It’s Snow Hard to Make an Accurate Forecast!

Some of you have previously heard me lament about the difficulty of weather forecasting.  I like to give the example of the surface of ocean with its gazillion little waves that ripple along the top.  The spectrum of wavelengths is almost literally infinite.  Now imagine trying to write an equation that could explicitly determine what the wave pattern looked like at any given instant on the water’s surface.  Pretty hard stuff, considering that the answer would, simplistically, be the superposition (sum) of all of those waves of varying size that we talked about before.  In this example, i have really only described one layer…in a sense, just a two-dimensional sheet.  But, of course we want to know more.  We need all three dimensions and so even if you had the answer to the first layer, you’d still need many, many more layers just like that one in the vertical.  AND…this is only predicting one quantity.  You still have to do the same thing for four or five other variables!  Do you get my point…or have i driven you into a nacroleptic seizure?  The point is that it’s amazing that we can predict much of anything given the scope and shear magnitude of the task at hand…which is to make deterministic forecasts for a gazillion individual points (using an incomplete set of equations, i might add). 
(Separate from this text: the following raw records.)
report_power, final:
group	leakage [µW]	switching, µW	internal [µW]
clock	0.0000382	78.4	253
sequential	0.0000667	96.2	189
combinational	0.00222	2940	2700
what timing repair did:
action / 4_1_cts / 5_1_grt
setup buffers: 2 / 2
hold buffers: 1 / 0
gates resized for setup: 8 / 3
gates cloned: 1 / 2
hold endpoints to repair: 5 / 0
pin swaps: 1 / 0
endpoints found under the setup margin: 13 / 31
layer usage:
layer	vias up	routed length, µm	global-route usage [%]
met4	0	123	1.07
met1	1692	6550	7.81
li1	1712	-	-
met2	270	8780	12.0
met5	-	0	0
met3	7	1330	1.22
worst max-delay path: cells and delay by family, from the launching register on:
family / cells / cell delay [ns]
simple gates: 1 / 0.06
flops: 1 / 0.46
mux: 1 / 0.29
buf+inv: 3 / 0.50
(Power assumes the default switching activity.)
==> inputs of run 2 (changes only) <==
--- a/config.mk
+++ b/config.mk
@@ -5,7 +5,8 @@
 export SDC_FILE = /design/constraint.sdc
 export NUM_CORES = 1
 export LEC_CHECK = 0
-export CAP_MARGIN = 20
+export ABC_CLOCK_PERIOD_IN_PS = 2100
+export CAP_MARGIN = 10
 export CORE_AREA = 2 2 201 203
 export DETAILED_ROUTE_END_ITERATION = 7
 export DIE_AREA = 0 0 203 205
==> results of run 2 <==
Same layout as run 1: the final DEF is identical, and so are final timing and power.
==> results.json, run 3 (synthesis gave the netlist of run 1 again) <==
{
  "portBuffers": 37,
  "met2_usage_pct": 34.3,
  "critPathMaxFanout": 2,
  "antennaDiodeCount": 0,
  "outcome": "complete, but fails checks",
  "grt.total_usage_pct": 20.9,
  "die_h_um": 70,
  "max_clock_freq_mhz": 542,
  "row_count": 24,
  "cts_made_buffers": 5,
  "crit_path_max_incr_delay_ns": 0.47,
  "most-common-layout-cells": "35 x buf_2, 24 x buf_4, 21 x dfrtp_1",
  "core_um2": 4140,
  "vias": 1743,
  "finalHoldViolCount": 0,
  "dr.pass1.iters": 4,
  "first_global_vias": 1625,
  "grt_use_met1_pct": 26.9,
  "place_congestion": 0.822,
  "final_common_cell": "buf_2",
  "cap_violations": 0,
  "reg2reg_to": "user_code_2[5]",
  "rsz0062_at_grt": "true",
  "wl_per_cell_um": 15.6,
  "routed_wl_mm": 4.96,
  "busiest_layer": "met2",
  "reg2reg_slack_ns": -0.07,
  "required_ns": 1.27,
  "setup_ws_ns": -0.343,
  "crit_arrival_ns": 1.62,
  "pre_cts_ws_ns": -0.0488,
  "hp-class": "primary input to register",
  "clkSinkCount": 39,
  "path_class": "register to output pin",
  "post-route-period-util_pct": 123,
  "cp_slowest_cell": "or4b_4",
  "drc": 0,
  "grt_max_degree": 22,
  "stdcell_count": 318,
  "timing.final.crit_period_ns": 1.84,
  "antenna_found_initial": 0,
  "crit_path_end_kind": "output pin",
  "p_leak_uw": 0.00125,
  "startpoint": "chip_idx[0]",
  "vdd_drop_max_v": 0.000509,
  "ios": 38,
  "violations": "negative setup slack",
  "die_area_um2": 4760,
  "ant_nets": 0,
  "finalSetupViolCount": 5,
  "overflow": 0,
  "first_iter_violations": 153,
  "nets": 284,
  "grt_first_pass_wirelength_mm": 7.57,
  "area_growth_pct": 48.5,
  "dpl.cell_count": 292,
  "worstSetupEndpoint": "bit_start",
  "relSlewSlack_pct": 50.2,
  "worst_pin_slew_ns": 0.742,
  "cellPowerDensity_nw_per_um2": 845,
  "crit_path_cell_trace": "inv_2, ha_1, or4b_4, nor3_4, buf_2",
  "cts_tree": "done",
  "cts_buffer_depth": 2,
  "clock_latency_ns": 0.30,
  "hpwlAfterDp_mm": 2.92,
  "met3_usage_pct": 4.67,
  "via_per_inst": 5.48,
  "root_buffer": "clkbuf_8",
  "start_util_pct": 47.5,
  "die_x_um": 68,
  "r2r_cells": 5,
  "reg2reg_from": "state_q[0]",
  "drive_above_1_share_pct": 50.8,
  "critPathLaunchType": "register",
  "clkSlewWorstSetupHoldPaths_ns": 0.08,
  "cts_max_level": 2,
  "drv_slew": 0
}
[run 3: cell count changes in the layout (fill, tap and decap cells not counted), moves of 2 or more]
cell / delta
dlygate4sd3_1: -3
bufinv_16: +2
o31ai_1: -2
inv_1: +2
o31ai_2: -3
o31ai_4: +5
File: src/rtl/gate_eval_pipe_pkg.sv
// Shared helpers for the gate evaluation pipeline: the two gate equations,
// a popcount over a bounded vector, and the tally ceiling.
package gate_eval_pkg;

    // Widest vector popcount() accepts; callers zero-extend into it.
    localparam int unsigned POP_MAX_W = 256;

    // Widest tally that cnt_max() can describe exactly.
    localparam int unsigned CNT_MAX_LIMIT_W = 64;

    // x output equation, one bit lane.
    function automatic logic gate_x(input logic a, input logic b, input logic c);
        return ~c ^ (a | b);
    endfunction

    // y output equation, one bit lane; reduces to a & b.
    function automatic logic gate_y(input logic a, input logic b);
        return (a | b) & (~(a & b) ^ (a | b));
    endfunction

    // Number of set bits; unused upper bits must be zero.
    function automatic int unsigned popcount(input logic [POP_MAX_W-1:0] v);
        int unsigned n;
        n = 0;
        for (int i = 0; i < POP_MAX_W; i++) begin
            if (v[i]) begin
                n++;
            end
        end
        return n;
    endfunction

    // All-ones value of a w-bit tally (2^w - 1).
    function automatic logic [CNT_MAX_LIMIT_W-1:0] cnt_max(input int unsigned w);
        logic [CNT_MAX_LIMIT_W-1:0] m;
        if (w >= CNT_MAX_LIMIT_W) begin
            m = '1;
        end else begin
            m = (64'd1 << w) - 64'd1;
        end
        return m;
    endfunction

endpackage

File: src/rtl/gate_eval_pipe_if.sv
// Operand/result handshake bundle between source, pipeline and sink.
interface gate_eval_pipe_if #(
    parameter int WIDTH = 8
);
    localparam int XO_W = $clog2(WIDTH + 1);

    logic             in_valid;
    logic             in_ready;
    logic [WIDTH-1:0] a;
    logic [WIDTH-1:0] b;
    logic [WIDTH-1:0] c;
    logic             out_valid;
    logic             out_ready;
    logic [WIDTH-1:0] x;
    logic [WIDTH-1:0] y;
    logic [XO_W-1:0]  x_ones;

    // Source/sink side driving operands and accepting results.
    modport master (
        output in_valid, a, b, c, out_ready,
        input  in_ready, out_valid, x, y, x_ones
    );

    // Pipeline side.
    modport slave (
        input  in_valid, a, b, c, out_ready,
        output in_ready, out_valid, x, y, x_ones
    );

endinterface

File: src/rtl/gate_eval_pipe_reg.sv
// Generic one-entry valid/ready register slice. Loads when empty or when the
// held entry leaves in the same cycle; data only changes on an accepted beat
// so a stalled output stays stable.
module pipe_reg #(
    parameter int DW = 8
) (
    input  logic          clk,
    input  logic          rst,
    input  logic          in_valid_i,
    output logic          in_ready_o,
    input  logic [DW-1:0] in_data_i,
    output logic          out_valid_o,
    input  logic          out_ready_i,
    output logic [DW-1:0] out_data_o
);

    logic          valid_q;
    logic          valid_d;
    logic [DW-1:0] data_q;
    logic [DW-1:0] data_d;

    assign in_ready_o  = !valid_q || out_ready_i;
    assign out_valid_o = valid_q;
    assign out_data_o  = data_q;

    // Next-state: take a new beat whenever the slot is free or draining.
    always_comb begin
        valid_d = valid_q;
        data_d  = data_q;
        if (in_ready_o) begin
            valid_d = in_valid_i;
            if (in_valid_i) begin
                data_d = in_data_i;
            end
        end
    end

    // Slot register with synchronous reset that discards any held beat.
    always_ff @(posedge clk) begin
        if (rst) begin
            valid_q <= 1'b0;
            data_q  <= '0;
        end else begin
            valid_q <= valid_d;
            data_q  <= data_d;
        end
    end

endmodule

File: src/rtl/gate_eval_pipe.sv
// Two-stage bitwise gate evaluator with backpressure and a saturating
// tally of set bits in x over all delivered results.
module gate_eval_pipe
    import gate_eval_pkg::*;
#(
    parameter int WIDTH = 8,
    parameter int CNT_W = 16
) (
    input  logic             clk,
    input  logic             rst,
    gate_eval_pipe_if.slave  bus,
    input  logic             clr_tally,
    output logic [CNT_W-1:0] tally
);

    localparam int XO_W  = $clog2(WIDTH + 1);
    localparam int S1_W  = 3 * WIDTH;
    localparam int S2_W  = 2 * WIDTH + XO_W;
    // Sum is wide enough for both operands plus a carry, so the clamp is exact.
    localparam int SUM_W = ((CNT_W > XO_W) ? CNT_W : XO_W) + 1;
    localparam logic [SUM_W-1:0] CNT_MAX = SUM_W'(cnt_max(CNT_W));

    logic             s1_in_ready;
    logic             s1_valid;
    logic [S1_W-1:0]  s1_in_data;
    logic [S1_W-1:0]  s1_data;
    logic             s2_in_ready;
    logic             s2_valid;
    logic [S2_W-1:0]  s2_in_data;
    logic [S2_W-1:0]  s2_data;

    logic [WIDTH-1:0] or_ab;
    logic [WIDTH-1:0] and_ab;
    logic [WIDTH-1:0] c_s1;
    logic [WIDTH-1:0] x_d;
    logic [WIDTH-1:0] y_d;
    logic [XO_W-1:0]  ones_d;
    logic [POP_MAX_W-1:0] pop_vec;

    logic [XO_W-1:0]  ones_q;
    logic             out_xfer;
    logic [CNT_W-1:0] tally_q;
    logic [CNT_W-1:0] tally_d;
    logic [SUM_W-1:0] tally_base;
    logic [SUM_W-1:0] tally_sum;

    assign s1_in_data = {bus.a | bus.b, bus.a & bus.b, bus.c};

    // in_ready is held low during reset so no beat is taken while flushing.
    assign bus.in_ready = !rst && s1_in_ready;

    pipe_reg #(
        .DW (S1_W)
    ) u_stage1 (
        .clk         (clk),
        .rst         (rst),
        .in_valid_i  (bus.in_valid),
        .in_ready_o  (s1_in_ready),
        .in_data_i   (s1_in_data),
        .out_valid_o (s1_valid),
        .out_ready_i (s2_in_ready),
        .out_data_o  (s1_data)
    );

    assign or_ab  = s1_data[S1_W-1 -: WIDTH];
    assign and_ab = s1_data[2*WIDTH-1 -: WIDTH];
    assign c_s1   = s1_data[WIDTH-1:0];

    // Stage-2 result. The gate functions see the registered terms directly:
    // (or|or) = or, and (or|and) = or with (or&and) = and, so the equations
    // give the same answer as on the raw operands.
    always_comb begin
        x_d     = '0;
        y_d     = '0;
        pop_vec = '0;
        for (int i = 0; i < WIDTH; i++) begin
            x_d[i] = gate_x(or_ab[i], or_ab[i], c_s1[i]);
            y_d[i] = gate_y(or_ab[i], and_ab[i]);
        end
        pop_vec[WIDTH-1:0] = x_d;
        ones_d = XO_W'(popcount(pop_vec));
    end

    assign s2_in_data = {x_d, y_d, ones_d};

    pipe_reg #(
        .DW (S2_W)
    ) u_stage2 (
        .clk         (clk),
        .rst         (rst),
        .in_valid_i  (s1_valid),
        .in_ready_o  (s2_in_ready),
        .in_data_i   (s2_in_data),
        .out_valid_o (s2_valid),
        .out_ready_i (bus.out_ready),
        .out_data_o  (s2_data)
    );

    assign bus.out_valid = s2_valid;
    assign bus.x         = s2_data[S2_W-1 -: WIDTH];
    assign bus.y         = s2_data[WIDTH+XO_W-1 -: WIDTH];
    assign ones_q        = s2_data[XO_W-1:0];
    assign bus.x_ones    = ones_q;

    assign out_xfer = s2_valid && bus.out_ready;

    // Tally next-state: clear takes effect before a same-cycle transfer adds in.
    always_comb begin
        tally_d    = tally_q;
        tally_base = clr_tally ? '0 : SUM_W'(tally_q);
        tally_sum  = tally_base + SUM_W'(ones_q);
        if (out_xfer) begin
            tally_d = (tally_sum > CNT_MAX) ? CNT_MAX[CNT_W-1:0] : tally_sum[CNT_W-1:0];
        end else if (clr_tally) begin
            tally_d = '0;
        end
    end

    // Tally register.
    always_ff @(posedge clk) begin
        if (rst) begin
            tally_q <= '0;
        end else begin
            tally_q <= tally_d;
        end
    end

    assign tally = tally_q;

endmodule

File: src/flat_wrapper.sv
// flat-port wrapper written by rule: the top's interface ports become plain ports
module gate_eval_pipe_flat import gate_eval_pkg::*;
#(
    parameter int WIDTH = 8,
    parameter int CNT_W = 16
)
  (clk, rst, clr_tally, tally, bus_in_valid, bus_a, bus_b, bus_c, bus_out_ready, bus_in_ready, bus_out_valid, bus_x, bus_y, bus_x_ones);
  gate_eval_pipe_if #(.WIDTH(WIDTH)) bus_i ();
  input  logic clk;
  input  logic rst;
  input  logic clr_tally;
  output logic [CNT_W-1:0] tally;
  input wire logic [$bits(bus_i.in_valid)-1:0] bus_in_valid;
  input wire logic [$bits(bus_i.a)-1:0] bus_a;
  input wire logic [$bits(bus_i.b)-1:0] bus_b;
  input wire logic [$bits(bus_i.c)-1:0] bus_c;
  input wire logic [$bits(bus_i.out_ready)-1:0] bus_out_ready;
  output wire logic [$bits(bus_i.in_ready)-1:0] bus_in_ready;
  output wire logic [$bits(bus_i.out_valid)-1:0] bus_out_valid;
  output wire logic [$bits(bus_i.x)-1:0] bus_x;
  output wire logic [$bits(bus_i.y)-1:0] bus_y;
  output wire logic [$bits(bus_i.x_ones)-1:0] bus_x_ones;
  assign bus_i.in_valid = bus_in_valid;
  assign bus_i.a = bus_a;
  assign bus_i.b = bus_b;
  assign bus_i.c = bus_c;
  assign bus_i.out_ready = bus_out_ready;
  assign bus_in_ready = bus_i.in_ready;
  assign bus_out_valid = bus_i.out_valid;
  assign bus_x = bus_i.x;
  assign bus_y = bus_i.y;
  assign bus_x_ones = bus_i.x_ones;
  gate_eval_pipe #(.WIDTH(WIDTH), .CNT_W(CNT_W)) u_core (.clk(clk), .rst(rst), .bus(bus_i), .clr_tally(clr_tally), .tally(tally));
endmodule
File: config.mk
export PLATFORM = sky130hd
export DESIGN_NAME = gate_eval_pipe_flat
export DESIGN_NICKNAME = d
export VERILOG_FILES = /design/src/rtl/gate_eval_pipe_pkg.sv /design/src/rtl/gate_eval_pipe_if.sv /design/src/rtl/gate_eval_pipe_reg.sv /design/src/rtl/gate_eval_pipe.sv /design/src/flat_wrapper.sv
export SDC_FILE = /design/constraint.sdc
export NUM_CORES = 1
export LEC_CHECK = 0
export ABC_AREA = 1
export CAP_MARGIN = 20
export CORE_ASPECT_RATIO = 2
export CORE_MARGIN = 4
export CORE_UTILIZATION = 40
export CTS_CLUSTER_DIAMETER = 120
export DETAILED_ROUTE_END_ITERATION = 8
export PLACE_DENSITY = 0.68
export SLEW_MARGIN = 20
export SYNTH_ARGS = -nofsm -noshare
export SYNTH_HDL_FRONTEND = slang
export SYNTH_HIERARCHICAL = 1
export SYNTH_SLANG_ARGS = --single-unit
File: constraint.sdc
create_clock -name clk -period 6.2 [get_ports clk]
set_input_delay 1.24 -clock clk [delete_from_list [all_inputs] [get_ports clk]]
set_output_delay 1.24 -clock clk [all_outputs]
set_load 0.05 [all_outputs]
==> flow_metrics.py <==
metrics = {
    "run_status": {
        "status": "finished, final reports clean",
    },
    "sta": {
        "slew_violations": 0,
        "fin_tns_setup_ns": 0,
        "relSlewSlack_pct": 55.8,
        "finalCritPeriodShare_pct": 71.7,
        "finalHoldWorstSlack_ns": 0.477,
        "grt_setup_unrepaired": "false",
        "hold_viol_final": 0,
        "fin_skew_ns": 0.00401,
        "worst_pin_slew_ns": 0.663,
        "final-setup-viol-count": 0,
        "max_freq_mhz": 225,
        "period_needed_ns": 4.45,
    },
    "floorplan": {
        "coreArea_sq_um": 9830,
        "die_y_microns": 150,
        "start_util_pct": 41.1,
        "die_x_microns": 79.0,
        "io_pins": 67,
        "fp.dieArea_sq_um": 11900,
        "num_rows": 51,
    },
    "logic_synthesis": {
        "synth_top_area_cell": "dfxtp_1",
        "yosysSeqAreaShare_pct": 30.7,
        "ys_async_sr_fraction_pct": 0,
        "synth_xor_xnor_area_share_pct": 3.44,
        "syn-num-nets": 685,
        "synthTopCellsByCount": "144 x nand2_1, 120 x inv_1, 72 x nor2_1",
        "synth.area.mux_share_pct": 0,
        "syn-cell-area_sq_um": 4040,
        "yosys_warnings": 6,
        "synth_cell_types": 34,
        "synth_area_leaders": "dfxtp_1 31%, nand2_1 13%, inv_1 11%",
        "synth_top_family_by_area": "simple AND/OR/NAND/NOR gates",
        "syn_avg_cell_area_sq_um": 6.26,
        "synth-adder-area-share_pct": 3.59,
        "synth_top_cell_area_share_pct": 30.7,
        "ys.flop_type": "dfxtp_1",
        "synth_compound_area_share_pct": 10.7,
        "yosysMostFrequentCell": "nand2_1",
        "synth-simple-area-share_pct": 35.4,
        "ys_seq_elements": 62,
        "synth_enable_flop_cells": 0,
        "syn_inst": 645,
    },
    "global_routing": {
        "grt_max_degree": 50,
        "grt_usage_pct": 16.3,
        "gr-total-overflow": 0,
        "antenna_found_initial": 0,
        "grt_pass1_vias": 3687,
        "grt_pass1_wl_mm": 15.5,
    },
    "routing": {
        "num_vias": 3969,
        "ant_nets": 0,
        "wl_per_cell_microns": 11.1,
        "via_per_inst": 4.75,
        "drtIter0Drc": 171,
        "drc": 0,
        "wl_mm": 9.26,
        "firstDrtPassIters": 4,
    },
    "power_and_ir_drop": {
        "clkPwrFrac_pct": 34.8,
        "power.leakage_uw": 0.00251,
        "irDropWorstVdd_mv": 0.145,
        "p_comb_share_pct": 32.4,
        "p_int_uw": 899,
        "p_sw_share_pct": 34.0,
        "p_sw_uw": 463,
        "power_density_nw_per_um2": 272,
        "seqPwrFrac_pct": 32.8,
    },
    "clock_network": {
        "cts_setup_buffers": 0,
        "clk_root_buffer_cell": "clkbuf_16",
        "cts_tree": "yes",
        "clk_latency_ns": 0.32,
        "cts-htree-levels": 3,
        "clk_path_buf_depth": 2,
        "cts_sinks": 62,
        "cts.repair.resized": 0,
        "clk_pin_slew_worst_paths_ns": 0.05,
        "hold_buffers": 0,
        "numCtsBuffers": 9,
    },
    "final_layout": {
        "n_antenna_cell": 0,
        "multi_input_area_sq_um": 2140,
        "regArea_sq_um": 1240,
        "area_delta_synth_final_pct": 23.9,
        "drive_gt1_share_pct": 7.68,
        "utilization_pct": 50.9,
        "nNetsFinal": 739,
        "nFillCells": 1044,
    },
    "placement": {
        "routabilityCongestion": 0.862,
        "place_hpwl_mm": 7.06,
        "io_buffers": 66,
    },
    "critical_path": {
        "critPathKind": "in -> out",
        "critPathRequiredTime_ns": 4.96,
        "worstSetupStartpointType": "input port",
        "worstSetupEndpointType": "output pin",
        "cp.arrival_ns": 3.21,
        "crit_fanout": 42,
    },
    "worst_hold_path": {
        "worstHoldPathType": "reg -> reg",
    },
    "run": {
        "drv_cap": 0,
    },
}
-- placed cells by master, fill, tap and decap left out, types with 2 or more instances in the layout --
master	n
a21oi_1	58
a31oi_1	4
buf_4	3
clkbuf_1	2
clkbuf_16	9
clkbuf_8	4
clkdlybuf4s50_1	66
clkinv_1	2
dfxtp_1	62
ha_1	10
inv_1	120
inv_2	5
nand2_1	144
nand2_2	7
nand3_1	68
nand3_2	7
nand4_1	5
nor2_1	72
nor2_2	2
nor3_1	2
o211ai_1	3
o21ai_0	12
o21ai_1	2
or2_1	2
or2_2	10
xnor2_1	4
xor2_1	10
-- power by group through the flow --
stage               clock network (uW)  registers, uW  logic, uW
finish                             474            447        441
floorplan                            0            499        290
CTS                                485            447        441
global route                       503            450        500
detailed placement                   0            455        440
global placement                     0            454        425
-- cells by family after synthesis --
group           after synthesis
compound gates               81
fa+ha+maj                    11
flops                        62
buf+inv                     154
xor+xnor                     15
simple gates                322
-- per-stage QoR --
| step | power, uW | std cells | instance area, sq um | setup slack, ns |
|---|---|---|---|---|
| global placement | 879 | 820 | 4710 | 1.73 |
| CTS | 1370 | 835 | 5000 | 1.73 |
| floorplan | 788 | 645 | 4040 | 2.45 |
| detailed placement | 895 | 820 | 4710 | 1.74 |
| global route | 1450 | 835 | 5000 | 1.58 |
| finish | 1360 | 835 | 5000 | 1.75 |
-- state kept, by name (all words and copies together), names as in the netlist --
register,count
u_core/u_stage2/out_valid_o,1
u_core/u_stage1/out_data_o,24
u_core/tally,16
u_core/u_stage1/out_valid_o,1
u_core/u_stage2/out_data_o,20
-- layout make-up --
class                           instances  area share [%]
Clock buffer                           15            5.75
Inverter                              128            9.63
Multi-Input combinational cell        429            42.8
Sequential cell                        62            24.8
Tap cell                              132            3.30
Timing Repair Buffer                   69            13.7
-- final timing paths --
check	cells past startpoint	start	slack (ns)	end
setup / recovery	8	bus_out_ready	1.75	bus_in_ready
hold reg to reg	2	u_core/u_stage1/out_data_o[10]	0.48	u_core/u_stage1/out_data_o[10]
hold / removal	2	u_core/u_stage1/out_data_o[10]	0.48	u_core/u_stage1/out_data_o[10]
setup reg to reg	25	u_core/u_stage1/out_data_o[16]	2.44	u_core/u_stage2/out_data_o[1]
-- routing by layer --
metal	track usage, %	part of all wire (%)
met1	17.0	39
met5	0	0
met3	3.43	5.3
met2	30.0	53
met4	8.18	2.5
-- critical path: stages --
cell and delay (ns):
clkdlybuf4s50_1 0.49, inv_2 0.05, nand2_4 0.31, inv_1 0.08
nand2_1 0.09, inv_1 0.04, nor2_1 0.08, clkdlybuf4s50_1 0.82
No activity file was read; power rests on OpenSTA's default activity.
So, with that perspective in mind, determining where a low pressure system will track within 25-50 miles, 24hrs from now, and given the fact that it hasn’t really developed, would be a job well done.  Unfortunately, that 50 miles could make the difference between 1″ or 5″ of snow…or an even harder to resolve…dusting or 3″.  All this is to say that the game is about to start and the players are getting the normal pre-game gitters.

Nothing I’ve seen tonight in the new model runs really changes my thinking from earlier.  The stronger, outlier solution has come in more reasonable with it’s QPF this evening, which is a bit deflating for the glimmer of hope that you always hold onto for the forecast bust that could go explosive like the January 2000 blizzard.  So, to sum it up…a little rain in the morning before we change over to snow about 11-12noon.  I’m looking for 4″in Raleigh.  The storm will be much more established tomorrow and therefore a more predictable entity than it is tonight in it’s infantile-state.  More then.